## Exercise materials
▼

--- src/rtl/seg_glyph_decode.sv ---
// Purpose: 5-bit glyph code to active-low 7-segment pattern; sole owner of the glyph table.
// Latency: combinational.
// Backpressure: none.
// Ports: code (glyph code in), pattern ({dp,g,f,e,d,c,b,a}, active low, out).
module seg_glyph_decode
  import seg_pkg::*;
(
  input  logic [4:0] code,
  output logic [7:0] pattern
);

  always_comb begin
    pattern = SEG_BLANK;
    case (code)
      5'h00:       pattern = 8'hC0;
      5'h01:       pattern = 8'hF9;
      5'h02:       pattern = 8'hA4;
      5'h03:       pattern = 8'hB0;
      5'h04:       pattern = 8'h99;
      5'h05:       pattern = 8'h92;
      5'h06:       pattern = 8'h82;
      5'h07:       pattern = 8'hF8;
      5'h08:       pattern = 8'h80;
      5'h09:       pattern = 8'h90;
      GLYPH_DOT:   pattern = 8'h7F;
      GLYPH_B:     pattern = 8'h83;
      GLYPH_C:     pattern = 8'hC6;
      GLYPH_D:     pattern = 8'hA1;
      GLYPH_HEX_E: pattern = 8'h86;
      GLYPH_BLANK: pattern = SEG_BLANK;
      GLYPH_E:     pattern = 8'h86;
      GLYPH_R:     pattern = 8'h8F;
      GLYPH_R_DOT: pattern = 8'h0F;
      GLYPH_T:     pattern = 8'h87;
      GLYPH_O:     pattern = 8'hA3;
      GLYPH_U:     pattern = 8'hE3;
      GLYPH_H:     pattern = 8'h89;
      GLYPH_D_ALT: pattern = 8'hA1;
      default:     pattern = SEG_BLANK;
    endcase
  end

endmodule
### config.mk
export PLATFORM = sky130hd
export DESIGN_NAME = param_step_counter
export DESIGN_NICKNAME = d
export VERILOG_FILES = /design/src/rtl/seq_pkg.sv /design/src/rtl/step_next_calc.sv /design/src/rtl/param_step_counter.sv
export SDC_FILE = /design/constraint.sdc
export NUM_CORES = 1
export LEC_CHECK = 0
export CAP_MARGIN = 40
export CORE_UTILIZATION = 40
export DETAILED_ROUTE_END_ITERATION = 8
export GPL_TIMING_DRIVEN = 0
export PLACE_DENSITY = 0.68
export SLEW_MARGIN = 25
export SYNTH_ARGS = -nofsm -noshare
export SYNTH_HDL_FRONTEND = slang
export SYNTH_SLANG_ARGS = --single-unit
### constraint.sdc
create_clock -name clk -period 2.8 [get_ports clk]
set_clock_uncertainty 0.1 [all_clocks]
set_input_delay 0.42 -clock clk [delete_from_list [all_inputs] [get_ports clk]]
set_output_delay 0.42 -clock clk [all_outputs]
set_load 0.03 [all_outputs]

▲
▼

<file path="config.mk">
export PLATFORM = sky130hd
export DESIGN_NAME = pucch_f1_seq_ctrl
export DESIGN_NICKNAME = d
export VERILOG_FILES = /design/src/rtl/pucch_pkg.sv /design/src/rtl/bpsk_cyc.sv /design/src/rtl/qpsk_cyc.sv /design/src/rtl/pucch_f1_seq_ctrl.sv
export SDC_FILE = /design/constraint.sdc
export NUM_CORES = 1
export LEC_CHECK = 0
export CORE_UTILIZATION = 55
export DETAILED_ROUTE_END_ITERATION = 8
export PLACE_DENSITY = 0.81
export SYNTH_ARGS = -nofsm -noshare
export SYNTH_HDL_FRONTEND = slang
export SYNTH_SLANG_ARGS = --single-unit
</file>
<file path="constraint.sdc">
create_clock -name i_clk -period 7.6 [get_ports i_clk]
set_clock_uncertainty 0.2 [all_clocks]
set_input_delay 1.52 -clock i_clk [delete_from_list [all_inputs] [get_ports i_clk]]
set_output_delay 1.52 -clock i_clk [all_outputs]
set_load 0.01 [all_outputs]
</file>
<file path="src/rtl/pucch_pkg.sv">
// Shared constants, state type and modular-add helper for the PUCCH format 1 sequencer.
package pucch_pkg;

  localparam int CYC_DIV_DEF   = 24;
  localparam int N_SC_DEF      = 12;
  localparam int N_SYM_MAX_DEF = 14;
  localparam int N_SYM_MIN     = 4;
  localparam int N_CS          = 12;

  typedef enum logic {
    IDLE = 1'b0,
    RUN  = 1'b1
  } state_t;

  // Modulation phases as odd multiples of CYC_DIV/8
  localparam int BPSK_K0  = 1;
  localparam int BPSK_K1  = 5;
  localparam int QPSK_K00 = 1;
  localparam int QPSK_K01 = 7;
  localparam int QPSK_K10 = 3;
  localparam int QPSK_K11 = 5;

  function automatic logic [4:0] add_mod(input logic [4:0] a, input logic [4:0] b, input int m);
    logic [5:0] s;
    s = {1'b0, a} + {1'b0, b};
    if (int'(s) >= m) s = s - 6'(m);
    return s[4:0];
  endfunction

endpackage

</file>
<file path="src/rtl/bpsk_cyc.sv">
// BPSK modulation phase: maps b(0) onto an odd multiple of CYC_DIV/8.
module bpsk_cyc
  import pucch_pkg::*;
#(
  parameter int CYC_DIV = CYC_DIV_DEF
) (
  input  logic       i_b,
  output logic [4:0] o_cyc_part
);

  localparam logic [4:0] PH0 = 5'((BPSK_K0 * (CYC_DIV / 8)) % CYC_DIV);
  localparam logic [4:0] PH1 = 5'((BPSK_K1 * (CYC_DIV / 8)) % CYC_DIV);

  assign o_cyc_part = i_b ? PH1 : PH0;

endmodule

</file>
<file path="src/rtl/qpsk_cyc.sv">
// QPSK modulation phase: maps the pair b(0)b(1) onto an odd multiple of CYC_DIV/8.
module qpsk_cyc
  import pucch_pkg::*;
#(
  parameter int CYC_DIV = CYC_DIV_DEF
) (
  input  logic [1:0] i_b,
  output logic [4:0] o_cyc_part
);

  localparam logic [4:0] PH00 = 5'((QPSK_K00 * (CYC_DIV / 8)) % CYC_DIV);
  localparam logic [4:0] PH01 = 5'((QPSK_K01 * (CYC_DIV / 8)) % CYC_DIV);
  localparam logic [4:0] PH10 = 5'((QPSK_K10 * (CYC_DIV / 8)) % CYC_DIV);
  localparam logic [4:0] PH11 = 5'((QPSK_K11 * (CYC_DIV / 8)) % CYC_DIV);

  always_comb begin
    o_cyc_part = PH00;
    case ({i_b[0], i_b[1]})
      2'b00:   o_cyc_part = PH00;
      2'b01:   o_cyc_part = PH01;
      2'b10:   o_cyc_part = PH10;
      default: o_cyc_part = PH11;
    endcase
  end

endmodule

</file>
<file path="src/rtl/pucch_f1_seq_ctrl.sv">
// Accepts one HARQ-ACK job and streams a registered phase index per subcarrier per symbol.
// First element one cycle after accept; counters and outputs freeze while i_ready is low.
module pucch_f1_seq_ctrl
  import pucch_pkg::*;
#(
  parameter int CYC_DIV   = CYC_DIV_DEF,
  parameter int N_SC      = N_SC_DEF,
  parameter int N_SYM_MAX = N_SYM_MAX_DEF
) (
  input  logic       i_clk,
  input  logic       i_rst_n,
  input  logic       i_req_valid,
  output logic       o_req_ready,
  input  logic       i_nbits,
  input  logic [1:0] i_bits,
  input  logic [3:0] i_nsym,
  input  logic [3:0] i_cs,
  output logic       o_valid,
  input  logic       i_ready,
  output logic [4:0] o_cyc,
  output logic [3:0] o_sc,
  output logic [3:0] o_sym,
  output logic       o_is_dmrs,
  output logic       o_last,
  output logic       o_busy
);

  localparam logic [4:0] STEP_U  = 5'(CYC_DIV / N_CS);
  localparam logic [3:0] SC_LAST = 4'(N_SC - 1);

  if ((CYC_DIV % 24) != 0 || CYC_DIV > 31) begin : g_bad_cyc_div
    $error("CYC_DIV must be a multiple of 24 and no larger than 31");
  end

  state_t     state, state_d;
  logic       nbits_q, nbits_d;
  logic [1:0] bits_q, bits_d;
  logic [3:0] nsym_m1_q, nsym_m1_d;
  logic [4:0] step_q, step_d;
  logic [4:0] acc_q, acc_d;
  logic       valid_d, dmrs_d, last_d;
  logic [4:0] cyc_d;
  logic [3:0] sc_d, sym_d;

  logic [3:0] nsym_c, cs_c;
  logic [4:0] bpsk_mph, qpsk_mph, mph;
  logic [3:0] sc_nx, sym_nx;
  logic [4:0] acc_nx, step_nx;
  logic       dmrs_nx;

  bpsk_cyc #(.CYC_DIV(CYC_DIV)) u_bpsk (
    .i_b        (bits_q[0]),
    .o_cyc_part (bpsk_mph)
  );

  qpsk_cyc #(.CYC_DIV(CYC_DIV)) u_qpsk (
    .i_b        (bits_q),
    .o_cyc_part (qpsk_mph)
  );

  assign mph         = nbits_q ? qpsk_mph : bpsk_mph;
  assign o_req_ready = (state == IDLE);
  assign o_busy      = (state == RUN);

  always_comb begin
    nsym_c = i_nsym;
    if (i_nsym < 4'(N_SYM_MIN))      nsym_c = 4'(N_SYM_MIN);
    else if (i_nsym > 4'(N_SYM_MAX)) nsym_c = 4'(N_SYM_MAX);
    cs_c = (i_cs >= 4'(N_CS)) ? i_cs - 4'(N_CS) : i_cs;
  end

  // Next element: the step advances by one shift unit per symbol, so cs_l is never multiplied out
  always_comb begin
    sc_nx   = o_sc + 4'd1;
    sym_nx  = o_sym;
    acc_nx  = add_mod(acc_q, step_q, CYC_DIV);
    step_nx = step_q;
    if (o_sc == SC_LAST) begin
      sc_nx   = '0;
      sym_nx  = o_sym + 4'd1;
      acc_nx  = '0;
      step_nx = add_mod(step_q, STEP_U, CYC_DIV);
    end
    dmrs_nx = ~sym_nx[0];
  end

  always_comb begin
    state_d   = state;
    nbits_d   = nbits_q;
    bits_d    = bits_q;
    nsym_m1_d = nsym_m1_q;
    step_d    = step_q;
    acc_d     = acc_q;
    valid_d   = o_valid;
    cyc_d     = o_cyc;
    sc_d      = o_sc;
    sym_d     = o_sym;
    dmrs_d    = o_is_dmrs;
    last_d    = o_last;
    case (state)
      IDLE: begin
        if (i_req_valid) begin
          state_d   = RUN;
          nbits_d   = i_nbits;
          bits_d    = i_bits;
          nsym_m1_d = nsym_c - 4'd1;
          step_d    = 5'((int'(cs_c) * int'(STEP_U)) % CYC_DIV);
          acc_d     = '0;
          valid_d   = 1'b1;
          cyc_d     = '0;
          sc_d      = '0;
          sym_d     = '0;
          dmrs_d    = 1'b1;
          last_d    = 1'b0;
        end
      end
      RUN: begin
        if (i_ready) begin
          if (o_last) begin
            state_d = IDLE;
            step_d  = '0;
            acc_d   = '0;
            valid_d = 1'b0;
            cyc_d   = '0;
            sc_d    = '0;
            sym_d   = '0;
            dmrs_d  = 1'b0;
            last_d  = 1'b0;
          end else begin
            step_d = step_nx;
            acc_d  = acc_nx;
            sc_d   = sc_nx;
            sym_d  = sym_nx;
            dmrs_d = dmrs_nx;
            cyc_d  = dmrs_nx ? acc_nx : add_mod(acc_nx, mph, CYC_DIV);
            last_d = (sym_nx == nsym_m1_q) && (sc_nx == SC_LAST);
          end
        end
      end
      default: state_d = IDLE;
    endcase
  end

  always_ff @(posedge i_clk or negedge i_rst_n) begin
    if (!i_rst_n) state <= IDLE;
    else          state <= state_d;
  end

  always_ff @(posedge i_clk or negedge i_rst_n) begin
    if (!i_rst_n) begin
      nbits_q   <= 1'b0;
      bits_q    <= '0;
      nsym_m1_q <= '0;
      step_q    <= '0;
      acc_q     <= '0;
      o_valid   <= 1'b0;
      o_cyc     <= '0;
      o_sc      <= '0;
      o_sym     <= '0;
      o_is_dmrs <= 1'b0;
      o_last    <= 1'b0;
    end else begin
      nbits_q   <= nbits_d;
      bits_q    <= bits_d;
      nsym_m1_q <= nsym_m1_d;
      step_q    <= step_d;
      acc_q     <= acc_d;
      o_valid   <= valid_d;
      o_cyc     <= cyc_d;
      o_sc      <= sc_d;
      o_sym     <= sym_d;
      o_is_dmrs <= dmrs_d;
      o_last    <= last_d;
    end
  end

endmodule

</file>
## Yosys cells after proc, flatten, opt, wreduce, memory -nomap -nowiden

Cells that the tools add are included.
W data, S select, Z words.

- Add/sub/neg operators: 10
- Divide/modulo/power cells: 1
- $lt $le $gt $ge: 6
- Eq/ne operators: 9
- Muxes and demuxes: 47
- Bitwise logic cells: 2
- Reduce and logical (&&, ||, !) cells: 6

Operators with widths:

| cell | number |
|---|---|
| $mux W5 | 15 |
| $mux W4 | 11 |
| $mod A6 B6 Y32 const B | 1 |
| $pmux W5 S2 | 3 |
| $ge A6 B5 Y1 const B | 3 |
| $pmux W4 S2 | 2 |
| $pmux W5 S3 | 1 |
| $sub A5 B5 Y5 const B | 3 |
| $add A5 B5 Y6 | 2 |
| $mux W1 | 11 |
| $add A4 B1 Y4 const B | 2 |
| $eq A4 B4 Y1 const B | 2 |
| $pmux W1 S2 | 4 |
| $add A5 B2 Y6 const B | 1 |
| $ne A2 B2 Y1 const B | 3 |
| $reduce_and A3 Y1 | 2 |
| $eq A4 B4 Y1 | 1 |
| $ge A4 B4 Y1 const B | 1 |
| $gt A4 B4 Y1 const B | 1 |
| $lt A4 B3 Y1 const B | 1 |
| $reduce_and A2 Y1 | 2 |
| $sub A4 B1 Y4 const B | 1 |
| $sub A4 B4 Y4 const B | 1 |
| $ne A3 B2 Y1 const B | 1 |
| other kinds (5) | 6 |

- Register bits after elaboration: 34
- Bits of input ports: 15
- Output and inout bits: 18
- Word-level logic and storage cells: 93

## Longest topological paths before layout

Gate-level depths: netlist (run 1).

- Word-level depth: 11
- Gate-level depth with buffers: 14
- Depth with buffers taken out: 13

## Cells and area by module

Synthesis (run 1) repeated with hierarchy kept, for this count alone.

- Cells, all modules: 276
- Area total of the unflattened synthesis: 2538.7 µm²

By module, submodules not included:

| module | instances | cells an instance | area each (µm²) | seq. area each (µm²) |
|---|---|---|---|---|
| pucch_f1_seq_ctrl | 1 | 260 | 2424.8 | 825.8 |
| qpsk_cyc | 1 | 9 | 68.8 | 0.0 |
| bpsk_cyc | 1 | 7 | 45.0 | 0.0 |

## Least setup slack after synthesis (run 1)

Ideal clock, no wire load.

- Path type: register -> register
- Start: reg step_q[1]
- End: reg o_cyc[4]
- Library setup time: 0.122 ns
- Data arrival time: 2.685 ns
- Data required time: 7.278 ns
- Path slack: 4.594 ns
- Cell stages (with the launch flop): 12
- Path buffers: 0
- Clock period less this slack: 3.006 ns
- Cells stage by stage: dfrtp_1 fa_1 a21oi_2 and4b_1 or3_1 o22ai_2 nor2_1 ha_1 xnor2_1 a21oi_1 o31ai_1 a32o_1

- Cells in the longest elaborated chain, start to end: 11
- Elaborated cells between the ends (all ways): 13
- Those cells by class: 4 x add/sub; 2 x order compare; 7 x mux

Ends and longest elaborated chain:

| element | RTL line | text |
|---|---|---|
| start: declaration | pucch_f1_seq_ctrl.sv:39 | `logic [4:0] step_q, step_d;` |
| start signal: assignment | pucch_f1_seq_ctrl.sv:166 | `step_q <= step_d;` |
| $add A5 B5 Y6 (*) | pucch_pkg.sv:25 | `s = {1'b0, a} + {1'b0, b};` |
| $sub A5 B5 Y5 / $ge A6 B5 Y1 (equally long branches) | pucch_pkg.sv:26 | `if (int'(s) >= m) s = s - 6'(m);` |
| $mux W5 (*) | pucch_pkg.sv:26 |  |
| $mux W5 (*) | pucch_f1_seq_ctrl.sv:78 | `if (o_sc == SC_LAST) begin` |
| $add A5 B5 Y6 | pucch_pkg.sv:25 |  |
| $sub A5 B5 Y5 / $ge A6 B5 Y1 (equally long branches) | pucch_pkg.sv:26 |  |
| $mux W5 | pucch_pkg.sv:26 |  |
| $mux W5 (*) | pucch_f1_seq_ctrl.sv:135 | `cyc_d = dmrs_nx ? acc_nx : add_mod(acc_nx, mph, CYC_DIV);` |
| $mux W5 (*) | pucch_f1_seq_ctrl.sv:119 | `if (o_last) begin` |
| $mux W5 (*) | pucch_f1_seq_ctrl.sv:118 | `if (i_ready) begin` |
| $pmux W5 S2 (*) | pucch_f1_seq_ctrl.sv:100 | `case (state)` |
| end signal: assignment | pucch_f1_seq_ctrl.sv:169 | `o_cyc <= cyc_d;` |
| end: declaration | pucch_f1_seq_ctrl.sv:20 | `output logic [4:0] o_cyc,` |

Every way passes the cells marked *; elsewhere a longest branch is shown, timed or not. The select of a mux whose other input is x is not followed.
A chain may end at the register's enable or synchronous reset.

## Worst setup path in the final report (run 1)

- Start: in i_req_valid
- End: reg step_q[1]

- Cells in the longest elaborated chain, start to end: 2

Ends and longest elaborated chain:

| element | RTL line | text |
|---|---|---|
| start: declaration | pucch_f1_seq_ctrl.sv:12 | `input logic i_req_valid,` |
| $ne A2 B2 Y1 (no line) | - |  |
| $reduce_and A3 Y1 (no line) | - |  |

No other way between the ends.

▲

## Try it
If a line of the data contains "element", copy it out.

## Reply
// First element one cycle after accept; counters and outputs freeze while i_ready is low.
  // Next element: the step advances by one shift unit per symbol, so cs_l is never multiplied out
| element | RTL line | text |
| element | RTL line | text |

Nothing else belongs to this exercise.